Sem conseguir guardar a dança, guardamos as suas memórias. Mas onde?

No canto de alguma gaveta em casa, em alguma caixa guardada no fundo do armário, tem um pedaço de memória de dança. A gente coleciona, guarda, preserva, ou simplesmente não consegue jogar fora: aquela foto, aquele programa, aquele video, aquele recorte de jornal — não porque eles guardem a dança, mas porque eles lembram dela.

 

A dança tem problemas com o arquivo e o arquivamento. E toda a defesa, quase propaganda, da “dança arte efêmera” não ajuda. Se ela não se guarda, ela ainda continua, ela permanece — nos corpos de quem dança, nos corpos de quem assiste. Resta como impressões, como potência, como lembrança: não exatamente a dança, mas um caminho, um acesso a ela.

 

Sem conseguir guardar a própria dança, guardamos as suas memórias. Mas uma caixa de sapato no fundo do meu armário mal serve pra mim. Como ela pode servir para o outro, para o público, para a dança?

 

De verdade, de verdade, não serve muito. Mas qual seria a alternativa?

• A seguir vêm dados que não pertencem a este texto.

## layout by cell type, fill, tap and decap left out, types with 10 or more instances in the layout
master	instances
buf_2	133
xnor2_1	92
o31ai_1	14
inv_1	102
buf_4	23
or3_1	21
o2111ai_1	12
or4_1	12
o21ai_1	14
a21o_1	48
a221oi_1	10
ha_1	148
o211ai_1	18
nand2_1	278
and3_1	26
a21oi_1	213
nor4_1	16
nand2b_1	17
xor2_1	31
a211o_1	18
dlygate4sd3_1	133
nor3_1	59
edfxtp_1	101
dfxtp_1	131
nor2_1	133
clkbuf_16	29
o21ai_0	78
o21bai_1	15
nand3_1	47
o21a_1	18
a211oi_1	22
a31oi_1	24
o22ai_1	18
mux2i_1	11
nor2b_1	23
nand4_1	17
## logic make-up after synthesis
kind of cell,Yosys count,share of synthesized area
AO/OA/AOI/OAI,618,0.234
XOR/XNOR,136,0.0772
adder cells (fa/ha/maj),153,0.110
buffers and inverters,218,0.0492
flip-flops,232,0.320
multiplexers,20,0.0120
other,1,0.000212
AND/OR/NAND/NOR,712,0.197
[src/tmf_core.sv]
// Back end: sorted sample store, range sum sweep, serial divider, result register.
module tmf_core import tmf_pkg::*; (
   input  logic                   clock,
   input  logic                   reset,
   input  logic [LIMIT_BITS-1:0]  mean_limit,
   input  logic                   item_valid,
   input  item_type               item,
   output logic                   item_pop,
   output logic                   rsp_valid,
   input  logic                   rsp_ready,
   output logic [VALUE_BITS-1:0]  rsp_value,
   output logic                   rsp_median,
   output logic                   rsp_overflow
);
   typedef enum logic [1:0] {IDLE, SUM, DIV, DONE} state_type;

   state_type                state_ff;
   logic [SAMPLE_BITS-1:0]   store_ff [MAX_SAMPLES];
   logic [SAMPLE_BITS-1:0]   store_in [MAX_SAMPLES];
   logic [MAX_SAMPLES-1:0]   gt;
   logic [COUNT_BITS-1:0]    count_ff;
   logic                     ovf_ff;
   logic [COUNT_BITS-1:0]    idx_ff, hi_ff;
   logic [COUNT_BITS-1:0]    div_ff;
   logic                     median_ff;
   logic [SUM_BITS-1:0]      sum_ff;
   logic [DVD_BITS-1:0]      dvd_ff;
   logic [COUNT_BITS:0]      rem_ff;
   logic [STEP_BITS-1:0]     step_ff;
   logic                     rsp_valid_ff;
   logic [VALUE_BITS-1:0]    rsp_value_ff;
   logic                     rsp_median_ff, rsp_overflow_ff;

   logic                     room;
   logic [COUNT_BITS-1:0]    n, half, quarter, lo, hi, k;
   logic                     use_median;
   logic [COUNT_BITS+1:0]    trial;
   logic [COUNT_BITS:0]      rem_next;
   logic                     out_free;

   assign room     = (count_ff < COUNT_BITS'(MAX_SAMPLES));
   assign item_pop = (state_ff == IDLE) && item_valid;
   assign out_free = !rsp_valid_ff || rsp_ready;

   // sorted insertion: every cell at or past the slot shifts up one
   always_comb begin
      for (int i = 0; i < MAX_SAMPLES; i++) begin
         gt[i] = (COUNT_BITS'(i) >= count_ff) || (store_ff[i] > item.sample);
      end
      store_in[0] = gt[0] ? item.sample : store_ff[0];
      for (int i = 1; i < MAX_SAMPLES; i++) begin
         if (!gt[i]) store_in[i] = store_ff[i];
         else if (!gt[i-1]) store_in[i] = item.sample;
         else store_in[i] = store_ff[i-1];
      end
   end

   // summation range and divisor for the burst just closed
   always_comb begin
      n          = count_ff + COUNT_BITS'(room);
      half       = n >> 1;
      quarter    = n >> 2;
      use_median = ({{(LIMIT_BITS+1){1'b0}}, n} <= {{(COUNT_BITS+1){1'b0}}, mean_limit});
      if (use_median) begin
         hi = half;
         lo = n[0] ? half : half - COUNT_BITS'(1);
         k  = n[0] ? COUNT_BITS'(1) : COUNT_BITS'(2);
      end else begin
         lo = quarter;
         hi = n - quarter - COUNT_BITS'(1);
         k  = n - (quarter << 1);
      end
      trial    = {rem_ff, dvd_ff[DVD_BITS-1]};
      rem_next = (trial >= {2'b00, div_ff}) ?
                 (COUNT_BITS+1)'(trial - {2'b00, div_ff}) :
                 (COUNT_BITS+1)'(trial);
   end

   always_ff @(posedge clock) begin
      if (reset) begin
         state_ff     <= IDLE;
         count_ff     <= '0;
         ovf_ff       <= 1'b0;
         rsp_valid_ff <= 1'b0;
      end else begin
         if (rsp_valid_ff && rsp_ready && !((state_ff == DONE) && out_free))
            rsp_valid_ff <= 1'b0;
         unique case (state_ff)
            IDLE: begin
               if (item_valid) begin
                  if (room) count_ff <= count_ff + COUNT_BITS'(1);
                  else ovf_ff <= 1'b1;
                  if (item.last) begin
                     idx_ff    <= lo;
                     hi_ff     <= hi;
                     div_ff    <= k;
                     median_ff <= use_median;
                     sum_ff    <= '0;
                     state_ff  <= SUM;
                  end
               end
            end
            SUM: begin
               sum_ff <= sum_ff + SUM_BITS'(store_ff[idx_ff[INDEX_BITS-1:0]]);
               idx_ff <= idx_ff + COUNT_BITS'(1);
               if (idx_ff == hi_ff) begin
                  state_ff <= DIV;
                  step_ff  <= '0;
                  rem_ff   <= '0;
                  dvd_ff   <= {sum_ff + SUM_BITS'(store_ff[idx_ff[INDEX_BITS-1:0]]),
                               {FRACTION_BITS{1'b0}}};
               end
            end
            DIV: begin
               rem_ff  <= rem_next;
               dvd_ff  <= {dvd_ff[DVD_BITS-2:0], trial >= {2'b00, div_ff}};
               step_ff <= step_ff + STEP_BITS'(1);
               if (step_ff == STEP_BITS'(DVD_BITS - 1)) state_ff <= DONE;
            end
            DONE: begin
               if (out_free) begin
                  rsp_valid_ff    <= 1'b1;
                  rsp_value_ff    <= (dvd_ff > DVD_BITS'(VALUE_MAX)) ?
                                     VALUE_MAX : VALUE_BITS'(dvd_ff);
                  rsp_median_ff   <= median_ff;
                  rsp_overflow_ff <= ovf_ff;
                  count_ff        <= '0;
                  ovf_ff          <= 1'b0;
                  state_ff        <= IDLE;
               end
            end
            default: state_ff <= IDLE;
         endcase
      end
   end

   always_ff @(posedge clock) begin
      if ((state_ff == IDLE) && item_valid && room) begin
         for (int i = 0; i < MAX_SAMPLES; i++) store_ff[i] <= store_in[i];
      end
   end

   assign rsp_valid    = rsp_valid_ff;
   assign rsp_value    = rsp_value_ff;
   assign rsp_median   = rsp_median_ff;
   assign rsp_overflow = rsp_overflow_ff;
endmodule
==> src/hdl/ocpp_pkg.sv <==
`timescale 1ns / 1ps
package ocpp_pkg;

	localparam int FRAC_BITS_DEF  = 16;
	localparam int ANGLE_BITS_DEF = 16;
	localparam int QUEUE_DEPTH    = 4;
	localparam int ADDR_W         = 5;

	// register indexes
	localparam logic [2:0] REG_FOCAL     = 3'd0;
	localparam logic [2:0] REG_CENTER_X  = 3'd1;
	localparam logic [2:0] REG_CENTER_Y  = 3'd2;
	localparam logic [2:0] REG_AZIMUTH   = 3'd3;
	localparam logic [2:0] REG_ELEVATION = 3'd4;
	localparam logic [2:0] REG_RADIUS    = 3'd5;

	typedef struct packed {
		logic        [31:0] focal_pixels;
		logic signed [31:0] center_x;
		logic signed [31:0] center_y;
		logic        [15:0] azimuth;
		logic        [15:0] elevation;
		logic        [31:0] orbit_radius;
	} cfg_t;

	// camera pose in Q30 plus camera position offsets
	typedef struct packed {
		logic signed [31:0] nsu;
		logic signed [31:0] cu;
		logic signed [31:0] ncc;
		logic signed [31:0] nsc;
		logic signed [31:0] sv;
		logic signed [31:0] dx;
		logic signed [31:0] dy;
		logic signed [31:0] cv;
		logic signed [33:0] ox;
		logic signed [33:0] oy;
		logic signed [33:0] oz;
		logic               degen;
	} pose_t;

	typedef struct packed {
		logic signed [31:0] point_x;
		logic signed [31:0] point_y;
		logic signed [31:0] point_z;
	} in_item_t;

	typedef struct packed {
		logic signed [31:0] pixel_u;
		logic signed [31:0] pixel_v;
		logic               invalid;
	} out_item_t;

	// camera-space point handed from front to back
	typedef struct packed {
		logic signed [37:0] cam_x;
		logic signed [37:0] cam_y;
		logic signed [37:0] cam_z;
		logic               zero_out;
	} mid_t;

endpackage
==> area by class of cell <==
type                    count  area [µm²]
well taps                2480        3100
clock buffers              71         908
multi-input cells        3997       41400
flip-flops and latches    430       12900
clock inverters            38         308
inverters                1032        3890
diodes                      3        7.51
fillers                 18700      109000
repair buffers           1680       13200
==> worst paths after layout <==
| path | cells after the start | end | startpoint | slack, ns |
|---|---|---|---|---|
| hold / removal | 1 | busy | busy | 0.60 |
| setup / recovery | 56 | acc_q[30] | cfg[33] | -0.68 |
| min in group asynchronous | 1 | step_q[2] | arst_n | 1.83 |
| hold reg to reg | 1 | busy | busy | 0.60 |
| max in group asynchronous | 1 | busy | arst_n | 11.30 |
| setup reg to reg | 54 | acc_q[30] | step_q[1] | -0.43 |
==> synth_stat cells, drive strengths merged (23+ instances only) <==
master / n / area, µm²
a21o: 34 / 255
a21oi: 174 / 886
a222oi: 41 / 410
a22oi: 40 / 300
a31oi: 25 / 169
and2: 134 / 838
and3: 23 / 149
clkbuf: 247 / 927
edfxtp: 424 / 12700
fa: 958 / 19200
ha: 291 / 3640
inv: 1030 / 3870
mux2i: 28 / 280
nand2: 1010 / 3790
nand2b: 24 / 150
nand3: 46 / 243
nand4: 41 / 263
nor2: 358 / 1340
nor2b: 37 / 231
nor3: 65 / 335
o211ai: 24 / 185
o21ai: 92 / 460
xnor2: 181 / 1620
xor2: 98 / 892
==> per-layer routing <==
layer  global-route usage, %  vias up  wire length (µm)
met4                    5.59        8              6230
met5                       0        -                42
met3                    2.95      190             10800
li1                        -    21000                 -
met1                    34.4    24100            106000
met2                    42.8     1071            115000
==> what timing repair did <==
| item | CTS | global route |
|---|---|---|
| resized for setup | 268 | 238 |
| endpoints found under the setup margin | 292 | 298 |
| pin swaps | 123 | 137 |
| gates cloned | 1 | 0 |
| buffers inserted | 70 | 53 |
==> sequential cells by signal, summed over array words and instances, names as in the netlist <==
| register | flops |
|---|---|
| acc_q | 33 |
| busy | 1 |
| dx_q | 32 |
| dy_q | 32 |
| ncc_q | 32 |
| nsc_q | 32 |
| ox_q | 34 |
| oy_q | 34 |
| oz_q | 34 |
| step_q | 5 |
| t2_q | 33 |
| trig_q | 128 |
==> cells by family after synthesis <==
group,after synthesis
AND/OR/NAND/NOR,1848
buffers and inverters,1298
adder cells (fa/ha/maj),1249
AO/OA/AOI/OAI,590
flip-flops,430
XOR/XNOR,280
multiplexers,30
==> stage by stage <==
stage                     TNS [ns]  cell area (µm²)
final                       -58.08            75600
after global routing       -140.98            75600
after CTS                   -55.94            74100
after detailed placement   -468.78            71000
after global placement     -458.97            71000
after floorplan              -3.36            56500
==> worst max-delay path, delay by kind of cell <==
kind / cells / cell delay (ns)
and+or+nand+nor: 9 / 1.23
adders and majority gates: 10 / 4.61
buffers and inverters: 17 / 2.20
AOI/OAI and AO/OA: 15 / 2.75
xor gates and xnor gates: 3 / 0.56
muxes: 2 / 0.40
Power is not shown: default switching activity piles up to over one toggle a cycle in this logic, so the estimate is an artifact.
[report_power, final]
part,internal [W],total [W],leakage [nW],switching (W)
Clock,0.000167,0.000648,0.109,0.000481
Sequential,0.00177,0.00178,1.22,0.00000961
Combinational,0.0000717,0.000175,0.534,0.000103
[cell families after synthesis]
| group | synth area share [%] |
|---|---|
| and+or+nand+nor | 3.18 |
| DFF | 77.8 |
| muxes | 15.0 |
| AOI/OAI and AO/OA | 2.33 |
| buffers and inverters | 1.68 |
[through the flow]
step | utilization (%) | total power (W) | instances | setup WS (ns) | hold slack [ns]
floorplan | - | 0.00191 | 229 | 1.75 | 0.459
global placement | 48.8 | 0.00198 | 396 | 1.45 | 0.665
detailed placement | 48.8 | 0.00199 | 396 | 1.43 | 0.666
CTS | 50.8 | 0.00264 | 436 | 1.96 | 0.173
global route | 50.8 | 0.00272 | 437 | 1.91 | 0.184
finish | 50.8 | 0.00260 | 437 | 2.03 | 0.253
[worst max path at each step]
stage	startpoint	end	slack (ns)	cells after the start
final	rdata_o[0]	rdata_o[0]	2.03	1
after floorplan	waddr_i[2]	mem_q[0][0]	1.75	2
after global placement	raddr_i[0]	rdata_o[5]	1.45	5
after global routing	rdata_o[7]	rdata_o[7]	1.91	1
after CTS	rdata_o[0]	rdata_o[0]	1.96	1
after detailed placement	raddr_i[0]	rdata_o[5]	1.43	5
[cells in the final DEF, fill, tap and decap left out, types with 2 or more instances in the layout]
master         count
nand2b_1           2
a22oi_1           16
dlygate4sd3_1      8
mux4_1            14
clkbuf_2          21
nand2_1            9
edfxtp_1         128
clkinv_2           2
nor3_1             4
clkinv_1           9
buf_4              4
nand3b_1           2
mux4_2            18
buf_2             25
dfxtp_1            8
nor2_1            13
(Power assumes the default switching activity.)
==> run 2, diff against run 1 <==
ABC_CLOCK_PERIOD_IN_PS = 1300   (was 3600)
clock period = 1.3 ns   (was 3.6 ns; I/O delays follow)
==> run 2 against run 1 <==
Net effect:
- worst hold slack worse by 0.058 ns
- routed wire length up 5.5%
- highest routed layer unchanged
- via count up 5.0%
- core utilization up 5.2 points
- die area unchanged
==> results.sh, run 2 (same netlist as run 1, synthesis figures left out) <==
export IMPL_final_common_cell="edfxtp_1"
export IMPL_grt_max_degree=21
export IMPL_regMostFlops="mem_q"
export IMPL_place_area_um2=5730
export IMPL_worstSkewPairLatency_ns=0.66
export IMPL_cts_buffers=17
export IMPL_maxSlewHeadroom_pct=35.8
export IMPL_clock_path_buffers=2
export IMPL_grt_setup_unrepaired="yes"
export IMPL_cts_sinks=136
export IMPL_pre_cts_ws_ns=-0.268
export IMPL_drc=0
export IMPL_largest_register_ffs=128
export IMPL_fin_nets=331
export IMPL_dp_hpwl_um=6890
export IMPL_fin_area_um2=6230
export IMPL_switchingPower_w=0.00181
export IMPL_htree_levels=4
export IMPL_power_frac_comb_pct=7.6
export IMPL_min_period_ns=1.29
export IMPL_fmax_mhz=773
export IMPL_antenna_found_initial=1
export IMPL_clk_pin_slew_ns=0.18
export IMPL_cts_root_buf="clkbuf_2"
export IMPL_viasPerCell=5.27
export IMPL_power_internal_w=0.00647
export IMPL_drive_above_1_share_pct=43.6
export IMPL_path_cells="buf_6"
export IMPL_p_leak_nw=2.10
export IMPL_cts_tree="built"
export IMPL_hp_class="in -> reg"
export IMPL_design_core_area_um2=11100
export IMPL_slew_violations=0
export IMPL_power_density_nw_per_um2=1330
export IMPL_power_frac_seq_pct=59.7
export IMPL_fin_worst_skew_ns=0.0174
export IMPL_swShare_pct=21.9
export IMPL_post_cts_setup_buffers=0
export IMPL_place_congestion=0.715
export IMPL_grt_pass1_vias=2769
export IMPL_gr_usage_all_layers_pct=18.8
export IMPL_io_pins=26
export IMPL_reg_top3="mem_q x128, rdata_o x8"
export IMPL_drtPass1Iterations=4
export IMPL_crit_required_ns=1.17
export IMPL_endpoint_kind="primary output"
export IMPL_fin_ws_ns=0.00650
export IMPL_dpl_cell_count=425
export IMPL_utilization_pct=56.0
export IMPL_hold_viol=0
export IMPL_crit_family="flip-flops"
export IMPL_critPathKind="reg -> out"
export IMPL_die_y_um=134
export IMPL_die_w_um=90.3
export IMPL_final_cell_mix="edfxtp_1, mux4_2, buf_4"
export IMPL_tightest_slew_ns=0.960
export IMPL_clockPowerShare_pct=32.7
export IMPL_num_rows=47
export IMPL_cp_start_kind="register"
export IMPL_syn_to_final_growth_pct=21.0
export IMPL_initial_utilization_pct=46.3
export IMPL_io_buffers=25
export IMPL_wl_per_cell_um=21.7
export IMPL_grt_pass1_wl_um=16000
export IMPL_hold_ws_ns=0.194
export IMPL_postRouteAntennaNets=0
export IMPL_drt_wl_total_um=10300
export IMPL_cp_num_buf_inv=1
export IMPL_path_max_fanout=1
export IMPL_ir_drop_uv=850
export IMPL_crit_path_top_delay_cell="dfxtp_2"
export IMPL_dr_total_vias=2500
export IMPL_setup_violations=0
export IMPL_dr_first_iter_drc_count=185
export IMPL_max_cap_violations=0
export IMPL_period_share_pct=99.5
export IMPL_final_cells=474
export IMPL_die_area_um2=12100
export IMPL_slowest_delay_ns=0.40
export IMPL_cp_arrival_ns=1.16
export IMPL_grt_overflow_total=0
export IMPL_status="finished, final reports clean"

Onde, além dessa caixa, esses materiais poderiam ser guardados, tratados, e disponibilizados para o público? Quem é que vai providenciar a estrutura e o trabalho necessários para o arquivo da dança ter sentido?

 

A arte tem uma função pública, uma realização pública, um princípio de público, de acessível, de ser encontrável. Onde estão os espaços que dêem conta da memória da dança?

 

Dentro da gaveta, essas memórias ficam quase sequestradas. Mas você conversa cinco minutos com quem se deu ao trabalho de guardar esses materiais, e entende o amor e o encanto deles. Eles não estão ali pra ninguém mais poder vê-los. Eles estão ali porque se não estiverem, não estarão em lugar nenhum.

 

Quando os guardadores desses arquivos te contam o que eles representam, o mundo vai se desdobrando. A gente não reencontra, de fato, a dança, mas a gente ganha um tanto de acesso a ela. Reconstroem-se épocas, retraçam-se histórias, refazem-se coreografias.

 

Onde nos falta um instituto, um espaço, um órgão todo dedicado a registrar, guardar e preservar, vamos cobrindo as faltas com pequenas iniciativas. Algumas delas são pessoais, do tamanho de uma caixa de sapato no fundo do guarda-roupa. Outras, um pouco mais robustas, escapam da casa de uma só pessoa. Se tornam projetos, ganham as redes, aumentam seu volume.

 

São sempre iniciativas atrevidas. Sempre trabalhadas pra fazer aquilo que precisava ser feito por instâncias maiores, e não é. Frequentemente criticadas por serem parciais (e realmente são) mas já são algo, já são muito: são armários maiores, com caixas de mais pessoas, memórias de mais dança. E, no futuro, seremos imensamente gratos por elas.